Work to be completed: The lines from the start of the records below through the line containing "stage | registers" are to be copied exactly, both ends included, with nothing added.

The input: Begin

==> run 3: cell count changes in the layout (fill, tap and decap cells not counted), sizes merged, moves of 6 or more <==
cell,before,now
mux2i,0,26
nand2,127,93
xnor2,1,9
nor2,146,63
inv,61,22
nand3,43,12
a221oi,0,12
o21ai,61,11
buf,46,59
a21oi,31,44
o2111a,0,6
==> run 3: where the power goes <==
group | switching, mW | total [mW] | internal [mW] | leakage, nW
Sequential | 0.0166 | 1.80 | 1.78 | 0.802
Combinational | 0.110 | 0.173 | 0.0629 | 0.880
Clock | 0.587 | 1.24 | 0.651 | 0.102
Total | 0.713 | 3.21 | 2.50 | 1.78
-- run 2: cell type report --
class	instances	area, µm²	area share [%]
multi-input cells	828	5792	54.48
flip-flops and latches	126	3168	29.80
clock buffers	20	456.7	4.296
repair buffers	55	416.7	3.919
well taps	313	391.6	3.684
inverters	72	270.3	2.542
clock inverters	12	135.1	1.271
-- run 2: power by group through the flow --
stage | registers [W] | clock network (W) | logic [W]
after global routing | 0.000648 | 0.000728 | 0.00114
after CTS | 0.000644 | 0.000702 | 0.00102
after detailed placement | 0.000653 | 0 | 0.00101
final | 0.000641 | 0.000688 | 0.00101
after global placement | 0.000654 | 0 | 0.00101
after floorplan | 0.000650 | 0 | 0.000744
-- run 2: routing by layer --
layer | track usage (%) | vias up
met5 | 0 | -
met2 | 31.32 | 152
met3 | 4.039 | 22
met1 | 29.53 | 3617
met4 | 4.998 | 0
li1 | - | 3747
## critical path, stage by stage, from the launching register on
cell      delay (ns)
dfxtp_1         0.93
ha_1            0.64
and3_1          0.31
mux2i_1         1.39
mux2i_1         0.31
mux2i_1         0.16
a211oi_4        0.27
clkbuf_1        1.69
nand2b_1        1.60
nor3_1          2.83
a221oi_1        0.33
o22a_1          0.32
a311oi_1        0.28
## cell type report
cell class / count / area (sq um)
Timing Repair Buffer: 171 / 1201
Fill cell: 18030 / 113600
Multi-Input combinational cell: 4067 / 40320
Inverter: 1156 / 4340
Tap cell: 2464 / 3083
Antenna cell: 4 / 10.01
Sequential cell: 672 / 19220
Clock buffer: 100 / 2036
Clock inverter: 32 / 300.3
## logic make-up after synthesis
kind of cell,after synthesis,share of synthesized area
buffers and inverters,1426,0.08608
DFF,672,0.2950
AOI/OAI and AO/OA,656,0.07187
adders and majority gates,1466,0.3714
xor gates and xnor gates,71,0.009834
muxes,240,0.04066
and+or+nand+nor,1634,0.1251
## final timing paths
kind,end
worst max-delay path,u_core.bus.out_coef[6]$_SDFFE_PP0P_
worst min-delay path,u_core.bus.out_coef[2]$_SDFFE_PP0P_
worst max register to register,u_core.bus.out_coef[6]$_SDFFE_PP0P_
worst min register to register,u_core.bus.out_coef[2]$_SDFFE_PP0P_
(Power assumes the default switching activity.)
### src/rtl/memory_access_unit.sv
// ============================================================================
// memory_access_unit
// ----------------------------------------------------------------------------
// Purpose:
//   Load/store sequencer between a core request port and a byte-addressed
//   memory block. It accepts one request at a time and drives the memory
//   port for the request. For loads it extracts the addressed byte or
//   halfword and sign- or zero-extends it. It returns one response pulse
//   per accepted request. Reserved sizes are rejected without touching
//   memory. Misaligned halfword/word requests are also rejected in the
//   default build.
//
// Build option:
//   MEM_MISALIGNED_EN - when defined, a misaligned halfword/word is split
//   into 2/4 sequential byte accesses at addr, addr+1, ... in little-endian
//   order. Addresses wrap modulo 2^ADDR_W. When undefined, misaligned
//   requests are rejected exactly like the reserved size.
//
// Timing, counted in rising edges after the accept edge, to the edge at
// which resp_valid is seen high:
//   reject              : +1   (IDLE -> DONE)
//   aligned store       : +2   (ISSUE, DONE)
//   aligned load        : +3   (ISSUE, WAIT, DONE)
//   split store, N bytes: +N+1 (N x ISSUE, DONE)
//   split load,  N bytes: +2N+1 (N x {ISSUE, WAIT}, DONE)
//
// Ports:
//   clk              in   single clock, rising edge
//   reset            in   synchronous, active-high
//   req_valid        in   request present
//   req_ready        out  unit idle; transfer on req_valid && req_ready
//   req_write        in   1 store, 0 load
//   req_size         in   00 byte, 01 halfword, 10 word, 11 reserved
//   req_unsigned     in   load: 1 zero-extend, 0 sign-extend
//   req_addr         in   byte address [ADDR_W]
//   req_wdata        in   store data, right-justified
//   resp_valid       out  one-cycle completion pulse
//   resp_rdata       out  extended load data (0 for stores/rejects)
//   resp_error       out  request rejected
//   mem_address      out  byte address to memory [ADDR_W]
//   mem_write_enable out  00 read, 01 byte, 10 halfword, 11 word write
//   mem_write_value  out  write data, right-justified
//   mem_read_value   in   aligned word containing mem_address, valid one
//                         cycle after mem_address is driven
// ============================================================================

module memory_access_unit #(
    parameter int ADDR_W = 10
) (
    input  logic              clk,
    input  logic              reset,
    input  logic              req_valid,
    output logic              req_ready,
    input  logic              req_write,
    input  logic [1:0]        req_size,
    input  logic              req_unsigned,
    input  logic [ADDR_W-1:0] req_addr,
    input  logic [31:0]       req_wdata,
    output logic              resp_valid,
    output logic [31:0]       resp_rdata,
    output logic              resp_error,
    output logic [ADDR_W-1:0] mem_address,
    output logic [1:0]        mem_write_enable,
    output logic [31:0]       mem_write_value,
    input  logic [31:0]       mem_read_value
);

    // ------------------------------------------------------------------
    // Encodings
    // ------------------------------------------------------------------
    localparam logic [1:0] S_IDLE  = 2'd0;
    localparam logic [1:0] S_ISSUE = 2'd1;
    localparam logic [1:0] S_WAIT  = 2'd2;
    localparam logic [1:0] S_DONE  = 2'd3;

    localparam logic [1:0] SIZE_BYTE = 2'b00;
    localparam logic [1:0] SIZE_HALF = 2'b01;
    localparam logic [1:0] SIZE_WORD = 2'b10;
    localparam logic [1:0] SIZE_RSVD = 2'b11;

    localparam logic [1:0] WE_READ = 2'b00;
    localparam logic [1:0] WE_BYTE = 2'b01;

`ifdef MEM_MISALIGNED_EN
    localparam logic SPLIT_EN = 1'b1;
`else
    localparam logic SPLIT_EN = 1'b0;
`endif

    localparam logic [ADDR_W-1:0] ADDR_ONE = {{(ADDR_W-1){1'b0}}, 1'b1};

    // ------------------------------------------------------------------
    // Registers
    // ------------------------------------------------------------------
    logic [1:0]        r_state;
    logic              r_write;       // latched request fields
    logic [1:0]        r_size;
    logic              r_unsigned;
    logic [31:0]       r_wdata;
    logic              r_split;       // request runs as a byte sequence
    logic [1:0]        r_byte_idx;    // byte currently being accessed
    logic [1:0]        r_last_idx;    // index of the final byte (1 or 3)
    logic [31:0]       r_asm;         // load bytes gathered so far
    logic [ADDR_W-1:0] r_mem_address;
    logic [1:0]        r_mem_we;
    logic [31:0]       r_mem_wdata;
    logic              r_resp_valid;
    logic [31:0]       r_resp_rdata;
    logic              r_resp_error;

    // ------------------------------------------------------------------
    // Combinational helpers
    // ------------------------------------------------------------------
    logic              w_aligned;
    logic              w_reject;
    logic              w_split_start;
    logic [1:0]        w_issue_we;
    logic [31:0]       w_issue_wdata;
    logic              w_more_bytes;
    logic [1:0]        w_next_idx;
    logic [ADDR_W-1:0] w_addr_inc;
    logic [31:0]       w_store_byte;
    logic [31:0]       w_load_byte;
    logic [31:0]       w_asm_next;
    logic [31:0]       w_aligned_lane;
    logic [31:0]       w_load_result;

    // Extend the low byte/halfword of a value according to the access size.
    function automatic logic [31:0] extend_load(input logic [31:0] value,
                                                input logic [1:0]  size,
                                                input logic        is_unsigned);
        logic [31:0] result;
        case (size)
            SIZE_BYTE: result = {{24{value[7]  & ~is_unsigned}}, value[7:0]};
            SIZE_HALF: result = {{16{value[15] & ~is_unsigned}}, value[15:0]};
            default:   result = value;
        endcase
        return result;
    endfunction

    always_comb begin
        // NOTE: every signal driven in an always_comb gets a value on every
        // path (here via the case default), otherwise a latch is inferred.
        case (req_size)
            SIZE_BYTE: w_aligned = 1'b1;
            SIZE_HALF: w_aligned = ~req_addr[0];
            SIZE_WORD: w_aligned = (req_addr[1:0] == 2'b00);
            default:   w_aligned = 1'b0;
        endcase
    end

    // Reserved size never aligns, so one term covers both reject causes
    // when splitting is compiled out.
    assign w_reject      = (req_size == SIZE_RSVD) || (!w_aligned && !SPLIT_EN);
    assign w_split_start = !w_aligned && SPLIT_EN && (req_size != SIZE_RSVD);

    // Memory drive for the first ISSUE cycle. A split store starts with
    // byte 0; an aligned store writes the whole request in one cycle with
    // enable = size + 1.
    assign w_issue_we    = !req_write    ? WE_READ :
                           w_split_start ? WE_BYTE :
                                           req_size + 2'd1;
    assign w_issue_wdata = !req_write    ? 32'h0 :
                           w_split_start ? {24'h0, req_wdata[7:0]} :
                                           req_wdata;

    // Byte-sequence bookkeeping (constant-false when splitting is disabled,
    // because r_split can then never be set).
    assign w_more_bytes = r_split && (r_byte_idx != r_last_idx);
    assign w_next_idx   = r_byte_idx + 2'd1;
    assign w_addr_inc   = r_mem_address + ADDR_ONE;   // wraps naturally
    assign w_store_byte = 32'h0000_00FF & (r_wdata >> {w_next_idx, 3'b000});

    // Byte lane of the current address within the returned word, and the
    // little-endian assembly of a split load.
    assign w_load_byte = 32'h0000_00FF & (mem_read_value >> {r_mem_address[1:0], 3'b000});
    assign w_asm_next  = r_asm | (w_load_byte << {r_byte_idx, 3'b000});

    // Aligned load: right-justify the addressed lane; extend_load discards
    // whatever sits above it.
    always_comb begin
        w_aligned_lane = mem_read_value;
        case (r_size)
            SIZE_BYTE: w_aligned_lane = mem_read_value >> {r_mem_address[1:0], 3'b000};
            SIZE_HALF: w_aligned_lane = mem_read_value >> {r_mem_address[1], 4'b0000};
            default:   ;
        endcase
    end

    assign w_load_result = extend_load(r_split ? w_asm_next : w_aligned_lane,
                                       r_size, r_unsigned);

    // ------------------------------------------------------------------
    // Sequencer
    // ------------------------------------------------------------------
    // NOTE: state registers are assigned with non-blocking (<=) so every
    // register samples the pre-edge values, independent of statement order.
    always_ff @(posedge clk) begin
        if (reset) begin
            r_state       <= S_IDLE;
            r_write       <= 1'b0;
            r_size        <= SIZE_BYTE;
            r_unsigned    <= 1'b0;
            r_wdata       <= 32'h0;
            r_split       <= 1'b0;
            r_byte_idx    <= 2'd0;
            r_last_idx    <= 2'd0;
            r_asm         <= 32'h0;
            r_mem_address <= '0;
            r_mem_we      <= WE_READ;
            r_mem_wdata   <= 32'h0;
            r_resp_valid  <= 1'b0;
            r_resp_rdata  <= 32'h0;
            r_resp_error  <= 1'b0;
        end else begin
            case (r_state)
                S_IDLE: begin
                    // req_ready is high in IDLE, so req_valid alone accepts.
                    if (req_valid) begin
                        r_write    <= req_write;
                        r_size     <= req_size;
                        r_unsigned <= req_unsigned;
                        r_wdata    <= req_wdata;
                        r_byte_idx <= 2'd0;
                        r_last_idx <= (req_size == SIZE_WORD) ? 2'd3 : 2'd1;
                        r_asm      <= 32'h0;
                        if (w_reject) begin
                            // No memory access at all; respond next cycle.
                            r_split      <= 1'b0;
                            r_state      <= S_DONE;
                            r_resp_valid <= 1'b1;
                            r_resp_error <= 1'b1;
                            r_resp_rdata <= 32'h0;
                        end else begin
                            r_split       <= w_split_start;
                            r_state       <= S_ISSUE;
                            r_mem_address <= req_addr;
                            r_mem_we      <= w_issue_we;
                            r_mem_wdata   <= w_issue_wdata;
                        end
                    end
                end

                S_ISSUE: begin
                    if (r_write) begin
                        if (w_more_bytes) begin
                            // Next byte of a split store: one write per cycle.
                            r_byte_idx    <= w_next_idx;
                            r_mem_address <= w_addr_inc;
                            r_mem_wdata   <= w_store_byte;
                        end else begin
                            r_mem_we     <= WE_READ;
                            r_state      <= S_DONE;
                            r_resp_valid <= 1'b1;
                            r_resp_error <= 1'b0;
                            r_resp_rdata <= 32'h0;
                        end
                    end else begin
                        // Read data for this address arrives next cycle.
                        r_state <= S_WAIT;
                    end
                end

                S_WAIT: begin
                    if (w_more_bytes) begin
                        r_asm         <= w_asm_next;
                        r_byte_idx    <= w_next_idx;
                        r_mem_address <= w_addr_inc;
                        r_state       <= S_ISSUE;
                    end else begin
                        r_state      <= S_DONE;
                        r_resp_valid <= 1'b1;
                        r_resp_error <= 1'b0;
                        r_resp_rdata <= w_load_result;
                    end
                end

                default: begin  // S_DONE: single-cycle response, then idle
                    r_state      <= S_IDLE;
                    r_resp_valid <= 1'b0;
                    r_resp_error <= 1'b0;
                    r_resp_rdata <= 32'h0;
                end
            endcase
        end
    end

    // ------------------------------------------------------------------
    // Outputs
    // ------------------------------------------------------------------
    assign req_ready        = (r_state == S_IDLE);
    assign resp_valid       = r_resp_valid;
    assign resp_rdata       = r_resp_rdata;
    assign resp_error       = r_resp_error;
    assign mem_address      = r_mem_address;
    assign mem_write_enable = r_mem_we;
    assign mem_write_value  = r_mem_wdata;

endmodule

The input: End

Response below:
==> run 3: cell count changes in the layout (fill, tap and decap cells not counted), sizes merged, moves of 6 or more <==
cell,before,now
mux2i,0,26
nand2,127,93
xnor2,1,9
nor2,146,63
inv,61,22
nand3,43,12
a221oi,0,12
o21ai,61,11
buf,46,59
a21oi,31,44
o2111a,0,6
==> run 3: where the power goes <==
group | switching, mW | total [mW] | internal [mW] | leakage, nW
Sequential | 0.0166 | 1.80 | 1.78 | 0.802
Combinational | 0.110 | 0.173 | 0.0629 | 0.880
Clock | 0.587 | 1.24 | 0.651 | 0.102
Total | 0.713 | 3.21 | 2.50 | 1.78
-- run 2: cell type report --
class	instances	area, µm²	area share [%]
multi-input cells	828	5792	54.48
flip-flops and latches	126	3168	29.80
clock buffers	20	456.7	4.296
repair buffers	55	416.7	3.919
well taps	313	391.6	3.684
inverters	72	270.3	2.542
clock inverters	12	135.1	1.271
-- run 2: power by group through the flow --
stage | registers [W] | clock network (W) | logic [W]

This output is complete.